Besides, the PDF file contains two pages with two tables from two separate database entries, so it is a user-created compilation, which is again not possible per WS:WWI.
(Besides all this, I still believe that our task is not transcribing the whole web, as this creates unnecessary maintenance burden for our small community. But it is not the main reason, though it is important, the main ones are above.)
-- Jan Kameníček (talk) 22:04, 12 January 2025 (UTC)
- Keep – These reports are published specifically by the United States government at least 3 months after a natural disaster that serve as the finalized reports. There is an entire page specifically about these sources. The PDF is Wikipedian-made but the tables are not. The U.S. government divides every report by county and by month. The fire was in a single county, but occurred in April & May 2024, therefore, NOAA published an April 2024 and a May 2024 report separately. The PDF was the combination of the two sources. To note, this is an official publication of the U.S. government as described in that page linked above: "Storm Data is an official publication of the National Oceanic and Atmospheric Administration (NOAA) which documents the occurrence of storms and other significant weather phenomena having sufficient intensity to cause loss of life, injuries, significant property damage, and/or disruption to commerce." Per WS:WWI, this is a documentary source, which qualifies under Wikisource's scope per "They are official documents of the body producing them". There is way in hell you can argue a collection of official U.S. government documents does not qualify for Wikisource. WeatherWriter (talk) 22:26, 12 January 2025 (UTC)
- The definition of the documentary source in WS:WWI says that "documents may range from constitutions and treaties to personal correspondence and diaries." Pure tables without any context are refused by the rule a bit below, see my quotation above. --Jan Kameníček (talk) 22:33, 12 January 2025 (UTC)
- That is how the National Weather Service, a branch of the United States government publishes finalized results...Like every single fucking natural disaster in the United States is published in that format.

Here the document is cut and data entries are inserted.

[src/rtl/pipeline_hazard_ctrl.sv]
// Stall/flush sequencer for the 5-stage pipeline.
// It handles three cases: load-use bubbles, branch flushes resolved in MEM,
// and multi-cycle data-memory waits. A wait timeout halts the core, and a
// saturating counter records the cycles in which the PC is held.
module pipeline_hazard_ctrl #(
    parameter int MAX_WAIT = 16,
    parameter int CNT_W    = 16
) (
    input  logic             clk,
    input  logic             reset,
    input  logic [4:0]       id_rs1,
    input  logic [4:0]       id_rs2,
    input  logic             id_uses_rs1,
    input  logic             id_uses_rs2,
    input  logic [4:0]       ex_rd,
    input  logic             ex_mem_read,
    input  logic             mem_bc,
    input  logic             mem_mem_read,
    input  logic             mem_mem_write,
    input  logic             dmem_ready,
    input  logic             clr_stats,
    output logic             pc_enable,
    output logic             if_id_enable,
    output logic             id_ex_enable,
    output logic             ex_mem_enable,
    output logic             mem_wb_enable,
    output logic             if_id_flush,
    output logic             id_ex_flush,
    output logic             ex_mem_flush,
    output logic             pc_sel_branch,
    output logic             dmem_req,
    output logic [2:0]       state_o,
    output logic [CNT_W-1:0] stall_count,
    output logic             mem_error
);

    localparam int WC_W = $clog2(MAX_WAIT + 1);

    typedef enum logic [2:0] {
        RUN        = 3'd0,
        LOAD_STALL = 3'd1,
        MEM_WAIT   = 3'd2,
        FLUSH      = 3'd3,
        HALT       = 3'd4
    } state_t;

    state_t            state_q, state_d;
    logic [WC_W-1:0]   wait_cnt_q, wait_cnt_d;
    logic [CNT_W-1:0]  stall_cnt_q, stall_cnt_d;
    logic              mem_error_q, mem_error_d;
    logic              load_use;
    logic              mem_stall;

    assign load_use = ex_mem_read && (ex_rd != 5'd0) &&
                      ((id_uses_rs1 && (id_rs1 == ex_rd)) ||
                       (id_uses_rs2 && (id_rs2 == ex_rd)));

    assign mem_stall   = dmem_req && !dmem_ready;
    assign state_o     = state_q;
    assign stall_count = stall_cnt_q;
    assign mem_error   = mem_error_q;

    // Next-state and control outputs: memory stall beats branch, which beats load-use.
    always_comb begin
        state_d       = state_q;
        wait_cnt_d    = '0;
        mem_error_d   = mem_error_q;
        pc_enable     = 1'b1;
        if_id_enable  = 1'b1;
        id_ex_enable  = 1'b1;
        ex_mem_enable = 1'b1;
        mem_wb_enable = 1'b1;
        if_id_flush   = 1'b0;
        id_ex_flush   = 1'b0;
        ex_mem_flush  = 1'b0;
        pc_sel_branch = 1'b0;
        dmem_req      = (mem_mem_read || mem_mem_write) && (state_q != HALT);

        if (!reset) begin
            // Reset owns the pipeline: nothing advances and no request goes out.
            pc_enable     = 1'b0;
            if_id_enable  = 1'b0;
            id_ex_enable  = 1'b0;
            ex_mem_enable = 1'b0;
            mem_wb_enable = 1'b0;
            dmem_req      = 1'b0;
            state_d       = RUN;
        end else if (state_q == HALT) begin
            pc_enable     = 1'b0;
            if_id_enable  = 1'b0;
            id_ex_enable  = 1'b0;
            ex_mem_enable = 1'b0;
            mem_wb_enable = 1'b0;
        end else if (mem_stall) begin
            pc_enable     = 1'b0;
            if_id_enable  = 1'b0;
            id_ex_enable  = 1'b0;
            ex_mem_enable = 1'b0;
            mem_wb_enable = 1'b0;
            if (state_q == MEM_WAIT) begin
                if (wait_cnt_q == WC_W'(MAX_WAIT)) begin
                    state_d     = HALT;
                    mem_error_d = 1'b1;
                end else begin
                    state_d    = MEM_WAIT;
                    wait_cnt_d = wait_cnt_q + 1'b1;
                end
            end else begin
                state_d    = MEM_WAIT;
                wait_cnt_d = WC_W'(1);
            end
        end else if (mem_bc && (state_q != FLUSH)) begin
            // The instructions in IF, ID and EX are on the wrong path.
            pc_sel_branch = 1'b1;
            if_id_flush   = 1'b1;
            id_ex_flush   = 1'b1;
            ex_mem_flush  = 1'b1;
            state_d       = FLUSH;
        end else if (load_use && (state_q != LOAD_STALL)) begin
            // Hold IF and ID for one cycle and insert a bubble into EX.
            pc_enable    = 1'b0;
            if_id_enable = 1'b0;
            id_ex_flush  = 1'b1;
            state_d      = LOAD_STALL;
        end else begin
            state_d = RUN;
        end
    end

    // Saturating count of PC-hold cycles; a clear request wins over the increment.
    always_comb begin
        stall_cnt_d = stall_cnt_q;
        if (clr_stats)
            stall_cnt_d = '0;
        else if (!pc_enable && (stall_cnt_q != {CNT_W{1'b1}}))
            stall_cnt_d = stall_cnt_q + 1'b1;
    end

    // State register with synchronous active-low reset.
    always_ff @(posedge clk) begin
        if (!reset) begin
            state_q     <= RUN;
            wait_cnt_q  <= '0;
            stall_cnt_q <= '0;
            mem_error_q <= 1'b0;
        end else begin
            state_q     <= state_d;
            wait_cnt_q  <= wait_cnt_d;
            stall_cnt_q <= stall_cnt_d;
            mem_error_q <= mem_error_d;
        end
    end

endmodule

File:Storm Data Document for the 1970 Lubbock, Texas Tornado.jpg is a 1970 publication (pre-Internet) and this is a physical paper that was physcally scanned in. That to is in a chart and table. If charts and tables produced by the US government are not allowed, then y'all need to create something saying no U.S. government natural disaster report is allowed because tables is how the U.S. government fucking publishes the information. Yeah, good bye Wikisource. There is literally no use to be here. WeatherWriter (talk) 22:39, 12 January 2025 (UTC)
- That is absolutely OK that they publish tables, but our rule does not accept such screenshot-based material. Being rude or shouting with bold or red letters won't help. Although you have achieved that opposing arguments are less visible, it will not have any impact on the final result. --Jan Kameníček (talk) 22:53, 12 January 2025 (UTC)
- If/when this is deleted, please make a note somewhere that Storm Data is not covered under Wikisource's scope, since both the 2024 wildfire and 1970 tornado document above are from Storm Data and they would not be under the scope. There needs to be some note about that somewhere that the U.S. document series Storm Data is not under Wikisource's scope. WeatherWriter (talk) 22:56, 12 January 2025 (UTC)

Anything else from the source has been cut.